Collected data entries
------------------------------------------------------------------------
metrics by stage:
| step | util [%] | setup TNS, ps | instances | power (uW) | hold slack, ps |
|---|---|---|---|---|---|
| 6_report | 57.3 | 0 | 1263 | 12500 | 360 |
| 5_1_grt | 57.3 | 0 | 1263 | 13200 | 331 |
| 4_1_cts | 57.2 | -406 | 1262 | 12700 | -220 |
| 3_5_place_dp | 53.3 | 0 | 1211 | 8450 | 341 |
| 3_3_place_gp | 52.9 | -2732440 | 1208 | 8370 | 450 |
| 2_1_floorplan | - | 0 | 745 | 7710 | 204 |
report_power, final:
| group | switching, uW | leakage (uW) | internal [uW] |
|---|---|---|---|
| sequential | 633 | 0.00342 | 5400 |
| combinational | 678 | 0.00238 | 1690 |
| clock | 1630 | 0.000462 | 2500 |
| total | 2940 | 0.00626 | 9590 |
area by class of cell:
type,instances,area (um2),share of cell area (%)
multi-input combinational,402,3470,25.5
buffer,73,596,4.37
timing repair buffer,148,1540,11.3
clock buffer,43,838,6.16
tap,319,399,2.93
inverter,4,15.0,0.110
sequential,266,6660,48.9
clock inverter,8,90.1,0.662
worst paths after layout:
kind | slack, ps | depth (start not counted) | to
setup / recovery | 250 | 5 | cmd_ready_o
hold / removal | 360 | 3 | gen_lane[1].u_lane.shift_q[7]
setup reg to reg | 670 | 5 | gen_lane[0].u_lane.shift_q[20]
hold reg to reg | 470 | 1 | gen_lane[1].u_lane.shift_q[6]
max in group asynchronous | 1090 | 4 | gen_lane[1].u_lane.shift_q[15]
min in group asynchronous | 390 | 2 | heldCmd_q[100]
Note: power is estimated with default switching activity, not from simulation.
------------------------------------------------------------------------
EXERCISE PROMPT: An exact repeat of the lines from the one containing "12700 | -220 |" through the final line above, both included, is the whole answer.

RESULT BELOW:
| 4_1_cts | 57.2 | -406 | 1262 | 12700 | -220 |
| 3_5_place_dp | 53.3 | 0 | 1211 | 8450 | 341 |
| 3_3_place_gp | 52.9 | -2732440 | 1208 | 8370 | 450 |
| 2_1_floorplan | - | 0 | 745 | 7710 | 204 |
report_power, final:
| group | switching, uW | leakage (uW) | internal [uW] |
|---|---|---|---|
| sequential | 633 | 0.00342 | 5400 |
| combinational | 678 | 0.00238 | 1690 |
| clock | 1630 | 0.000462 | 2500 |
| total | 2940 | 0.00626 | 9590 |
area by class of cell:
type,instances,area (um2),share of cell area (%)
multi-input combinational,402,3470,25.5
buffer,73,596,4.37
timing repair buffer,148,1540,11.3
clock buffer,43,838,6.16
tap,319,399,2.93
inverter,4,15.0,0.110
sequential,266,6660,48.9
clock inverter,8,90.1,0.662
worst paths after layout:
kind | slack, ps | depth (start not counted) | to
setup / recovery | 250 | 5 | cmd_ready_o
hold / removal | 360 | 3 | gen_lane[1].u_lane.shift_q[7]
setup reg to reg | 670 | 5 | gen_lane[0].u_lane.shift_q[20]
hold reg to reg | 470 | 1 | gen_lane[1].u_lane.shift_q[6]
max in group asynchronous | 1090 | 4 | gen_lane[1].u_lane.shift_q[15]
min in group asynchronous | 390 | 2 | heldCmd_q[100]
Note: power is estimated with default switching activity, not from simulation.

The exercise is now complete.